2019/12/23

Prepared by “The People’s Official Plan for Ottawa’s Climate Emergency” working group.

Humanity is facing a climate emergency, and cities are at the centre of the solution—which makes Ottawa’s new Official Plan a once-in-a-generation opportunity to point the City toward a carbon-free, climate-safe future.

The City of Ottawa has declared a climate emergency. From now till 2050 is the timespan to translate that commitment into action. That makes the new Official Plan an essential catalyst for dramatic, unprecedented measures to lower the City’s greenhouse gas emissions (GHG) and protect every citizen from the worst effects of climate change.

Many elements of the “Five Big Moves” for Ottawa’s Official Plan described by the City’s Planning Department, and early outlines of Energy Evolution and the Climate Change Master Plan, are consistent with our vision of a sustainable city that is also caring, creatively engaged and prosperous. The City also acknowledges, as we do, that the Ottawa region is part of the traditional and unceded territory of the Anishinaabe nation.

While these positions are encouraging, we believe that the City must first and foremost adopt land use policies that are also climate solutions. This means it must:

  1. Protect the rural lands and green spaces that provide us with the ecosystem services that make life in the Ottawa region possible. That means permitting no expansion of the current urban boundary, or boundaries of the villages located in rural Ottawa, but rather holding the line(s) needed to build a future city that is cleaner, safer and healthier.
  2. Support urban intensification that results in relatively dense, multi-use and socially integrated communities that are walkable, connected and green. The Official Plan must accommodate projected population growth fairly and sensibly across all planning contexts (villages, outer urban, inner urban and downtown core).

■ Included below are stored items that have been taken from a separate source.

===== ./constraint.sdc =====
current_design dataMemory

set clk_period 7.0
set clk_io_pct 0.2

create_clock -name clk0 -period $clk_period

set non_clock_inputs [all_inputs -no_clocks]
set_input_delay [expr $clk_period * $clk_io_pct] -clock clk0 $non_clock_inputs
set_output_delay [expr $clk_period * $clk_io_pct] -clock clk0 [all_outputs]

===== ./design.v =====
`timescale 1ns / 1ps
module dataMemory(
	 input memRead,
	 input memWrite,
    input [7:0] address,
	 input [7:0] writeData,
	 input clk,
	 input reset,
	 output [7:0] readData
    );
	 reg[7:0] mem[31:0];
	 integer i;
	 wire write_en;
	 initial begin
		for(i = 0; i < 16; i = i + 1)
			mem[i] <= i;
		for(i = 16; i < 32; i = i + 1)
			mem[i] <= 16-i;
	 end
	assign write_en = (clk || reset || ~memWrite)? 0: 1;
	always @(posedge write_en or posedge reset) begin
		if (reset) begin
		for(i = 0; i < 16; i = i + 1)
				mem[i] <= i;
		for(i = 16; i < 32; i = i + 1)
				mem[i] <= 16-i;
		end
		else begin
		mem[address] <= writeData;
		end
	end
	 assign readData = (memRead)? mem[address]: 8'b0;  
endmodule

===== ./config.mk =====
export PLATFORM = sky130hd
export DESIGN_NAME = dataMemory
export DESIGN_NICKNAME = dataMemory
export VERILOG_FILES = /design/flow/design.v
export SDC_FILE = /design/flow/constraint.sdc
export NUM_CORES = 4
export LEC_CHECK = 1
export CORE_UTILIZATION = 40

===== ./run.sh =====
#!/bin/bash
# OpenROAD 26Q1-2900-gdf79404cd8, Yosys 0.63+post, stock flow scripts
make -C /OpenROAD-flow-scripts/flow DESIGN_CONFIG=/design/flow/config.mk WORK_HOME=/design/flow/orfs finish

==> flow_metrics.rpt <==
PHYSICAL IMPLEMENTATION REPORT
----------------------------------------------------
[Cells and area]
  Fillers ........................ 2766
  P&R area growth vs syn ........................ 6.25%
  Biggest register ........................ mem
  Largest regs ........................ mem: 256 flops
  Count of placed standard cells in the final layout, fillers left out ........................ 1386
  Fraction of final layout cells sized beyond drive strength 1 ........................ 45.9%
  Largest register FFs ........................ 256

[Worst setup path]
  Crit path launch ........................ address[1]
  Crit Path Max Fanout ........................ 17
  Arrival time reported for the critical path endpoint ........................ 4.76 ns
  Crit-path slowest cell ........................ sky130_fd_sc_hd__nor2b_2
  Cell repeated most along the worst path ........................ sky130_fd_sc_hd__clkdlybuf4s50_1
  Crit-path cells ........................ clkdlybuf4s50_1, buf_4, nor2b_2, and2_1, a22oi_1, and4_1, a31oi_1, clkdlybuf4s50_1
  CP Data Required Time ........................ 5.60 ns
  Nature of the critical path startpoint ........................ primary input
  Capturing element type of the critical path ........................ output pin
  Start-to-end type of the worst setup path ........................ in -> out
  Worst stage delay on the critical path ........................ 0.73 ns
  Dominant delay contributor by cell family on the critical path ........................ simple AND/OR/NAND/NOR gates
  Worst path bufs/invs ........................ 3

[Clock tree]
  Number of setup buffers added after CTS ........................ 0
  Cts repair resizes ........................ 0
  # hold bufs at CTS ........................ 0

[Routing]
  Number of diodes added for antenna fixing ........................ 0
  Sum of routed wire length over all layers ........................ 34.4 mm
  Iteration tally of the first detailed-router pass ........................ 5
  Post-route DRC violation count ........................ 0
  Routed wirelength normalized by instance count ........................ 24.9 um
  Antenna-violating nets left ........................ 0
  Initial detailed-routing violation count ........................ 485
  Via count ........................ 8191
  Vias per cell ........................ 5.91

[Timing]
  Endpoints left unconstrained ........................ 256
  Fmax ........................ 162 MHz
  Number of endpoints with negative hold slack in the final report ........................ 0
  Final clock period utilization by the worst path ........................ 88.0%
  Setup repair after global routing missed its margin ........................ false
  Final Setup Violations ........................ 0
  Slew margin rel. ........................ 42.2%
  Register pins left without a clock ........................ 256
  Final number of max-transition violations ........................ 0
  Slew of the pin with the lowest slew margin ........................ 0.859 ns
  Post-Route Setup TNS ........................ 0 ns
  Minimum clock period ........................ 6.16 ns

[Synth]
  Combined area of all synthesized cells ........................ 0.0123 mm2
  Async set-reset flop share out of synthesis ........................ 100%
  Flip-flops with a built-in enable ........................ 0
  Mean instance size in the synthesized netlist ........................ 12.3 um2
  Yosys Warn Count ........................ 2
  #FFs+latches synth ........................ 256
  Yosys stat cell total ........................ 997
  Yosys chip area ........................ 0.0123 mm2
  Register area share after synthesis ........................ 53.5%
  Number of different library cells in the post-synthesis netlist ........................ 60
  Most frequently used flop master after synthesis ........................ sky130_fd_sc_hd__dfrtn_1
  Post-Syn Instances ........................ 997

[Die]
  Fraction of the core area occupied by cells at floorplan ........................ 41.1%
  Overall chip area ........................ 0.0314 mm2
  Die span in y ........................ 177 um
  Row count ........................ 63
  Top-level I/O count ........................ 28
  Die outline width ........................ 177 um
  Core area ........................ 0.0299 mm2

[GRT]
  Number of global-route vias before repair ........................ 8397
  Total global routing overflow ........................ 0
  All-Layer GR Usage ........................ 24.0%
  First-pass GRT wire length ........................ 53.2 mm
  Maximum number of pins on one net before global-route repair ........................ 104
  Antenna violations before repair ........................ 0

[Placed design]
  Buffers added on ports ........................ 25
  Placed cell count ........................ 1386
  Sum of net half-perimeters after detailed placement ........................ 23.3 mm
  Gp weighted congestion ........................ 0.884

[Hold path]
  Type of the tightest min-delay check ........................ in -> out
  Worst min-delay path startpoint ........................ memRead

[Power and ir drop]
  Power density of the placed cells ........................ 28.8 mW/mm2
  PnR Total Power ........................ 376 uW
  Standby leakage power ........................ 5.31 nW
  VDD IR max ........................ 0.0000255 V

[Job]
  Reported max-cap violation count ........................ 0
  Warning total across the stage logs ........................ 37

[Status]
  Run status ........................ finished clean

----------------------------------------------------
logic make-up after synthesis:
group | synth area share [%]
muxes | 22.1
buffers and inverters | 3.78
and+or+nand+nor | 14.0
AOI/OAI and AO/OA | 6.70
DFF | 53.5
per-layer routing:
metal	GRT usage, %	routed length (um)
met1	35.7	14700
met2	35.3	15700
met3	6.57	2870
met4	7.18	1130
met5	2.40	99
path summary, 6_finish.rpt:
| check | end | cells past startpoint |
|---|---|---|
| setup / recovery | readData[6] | 8 |
| hold / removal | readData[3] | 4 |
metrics by stage:
| stage | worst slack (ns) | cell area [um2] | util, % | hold slack [ns] |
|---|---|---|---|---|
| finish | 0.841 | 13000 | 43.7 | 4.13 |
| global route | 0.660 | 13000 | 43.7 | 4.26 |
| CTS | 0.830 | 13000 | 43.7 | 4.18 |
| detailed placement | 0.853 | 13000 | 43.7 | 4.18 |
| floorplan | 2.95 | 12300 | - | 2.87 |
| global placement | 0.802 | 13000 | 43.7 | 4.18 |
final cells by class:
class	count	area [um2]	share of cell area [%]
flip-flops and latches	256	6560	50.3
multi-input cells	652	5270	40.4
inverters	3	20.0	0.154
well taps	390	488	3.74
repair buffers	85	701	5.37
worst min-delay path: cells and delay by family:
kind	cells	cell delay [ns]
buffers and inverters	2	1.08
AOI/OAI and AO/OA	2	0.26
cells in the mapped netlist, types with 4 or more instances:
| master | number | area share [%] |
|---|---|---|
| sky130_fd_sc_hd__nand3_1 | 66 | 2.7 |
| sky130_fd_sc_hd__and3b_1 | 7 | 0.50 |
| sky130_fd_sc_hd__o21ai_0 | 15 | 0.61 |
| sky130_fd_sc_hd__buf_2 | 37 | 1.5 |
| sky130_fd_sc_hd__buf_4 | 12 | 0.73 |
| sky130_fd_sc_hd__buf_6 | 5 | 0.46 |
| sky130_fd_sc_hd__nand4_1 | 16 | 0.82 |
| sky130_fd_sc_hd__and4_1 | 10 | 0.71 |
| sky130_fd_sc_hd__nor2_1 | 14 | 0.43 |
| sky130_fd_sc_hd__nand2b_1 | 5 | 0.25 |
| sky130_fd_sc_hd__a21oi_1 | 5 | 0.20 |
| sky130_fd_sc_hd__dfrtn_1 | 132 | 27 |
| sky130_fd_sc_hd__a22oi_1 | 17 | 1.0 |
| sky130_fd_sc_hd__a2111oi_0 | 11 | 0.78 |
| sky130_fd_sc_hd__and3_1 | 36 | 1.8 |
| sky130_fd_sc_hd__nor4_1 | 6 | 0.31 |
| sky130_fd_sc_hd__a22o_1 | 8 | 0.57 |
| sky130_fd_sc_hd__dfstp_2 | 124 | 27 |
| sky130_fd_sc_hd__a32o_1 | 7 | 0.57 |
| sky130_fd_sc_hd__clkbuf_1 | 31 | 0.95 |
| sky130_fd_sc_hd__mux2_2 | 238 | 22 |
| sky130_fd_sc_hd__nand2_1 | 86 | 2.6 |
| sky130_fd_sc_hd__nand2_2 | 10 | 0.51 |
| sky130_fd_sc_hd__a32oi_1 | 21 | 1.5 |
| sky130_fd_sc_hd__a31oi_1 | 8 | 0.41 |
| sky130_fd_sc_hd__nor2_2 | 4 | 0.20 |
| sky130_fd_sc_hd__nor2b_1 | 5 | 0.25 |
| sky130_fd_sc_hd__and2_1 | 11 | 0.56 |
report_power, final:
| part | total, mW | switching, mW | internal [mW] |
|---|---|---|---|
| registers | 0.107 | 0.0122 | 0.0950 |
| clock network | 0 | 0 | 0 |
| logic | 0.269 | 0.178 | 0.0911 |
| total | 0.376 | 0.190 | 0.186 |
cells in the final DEF, fill, tap and decap left out, drive strengths merged, types with 5 or more instances in the layout:
master / count
a22o: 8
nand2b: 5
and4: 10
a32oi: 21
mux2: 239
buf: 60
nand2: 96
and3b: 7
a32o: 7
o21ai: 15
nand4: 16
nor2: 18
nor3: 7
a21oi: 5
a31oi: 8
a2111oi: 11
clkdlybuf4s50: 25
and3: 36
a22oi: 17
dfrtn: 132
nor3b: 5
nand3: 67
and2: 11
nor2b: 5
dfstp: 124
nor4: 7
Power is estimated from default activity; no workload was simulated.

We do not want the City’s new Official Plan to expand the urban boundary for the following reasons:

  1. It would increase carbon emissions through the thousands of additional kilometers driven by new population dispersed in the farthest reaches of the urban area, when we should be reducing GHG emissions.
  2. It would take out of service rural lands that are far better than urban lands at capturing and storing carbon, which we need to protect ourselves from the worst effects of the climate crisis.
  3. It would undermine the Climate Change Master Plan by locking in a carbon emission future higher than it needs to be.
  4. 4. In a climate emergency, not expanding the urban boundary must be the first option to be fully developed and not abandoned until all manner of possible solutions have been exhausted. The City has not yet demonstrated that it has done its best to hold the line(s).
  5. The provincial policy requires the City to maintain at all times the ability to accommodate residential growth for a minimum of 10 years. There is almost certainly a path to achieve this policy requirement, for all housing types, through a combination of intensification, redevelopment and new builds in already designated growth areas. Choosing to find this path without expanding the city boundary is a policy decision that can be made now.
  6. It is within your power as an elected official to say no to expansion of the urban boundary. Under the Planning Act, there are specific matters that cannot be appealed to the Local Planning Appeal Tribunal, including appeals for matters related to provincial decisions on official plans and major official plan updates where the Minister is the approval authority under section 26 of the Planning Act. This is the case for the comprehensive review that the City is now conducting.

City Council must consider and debate these arguments carefully, and decide unequivocally to hold the line(s) on urban expansion.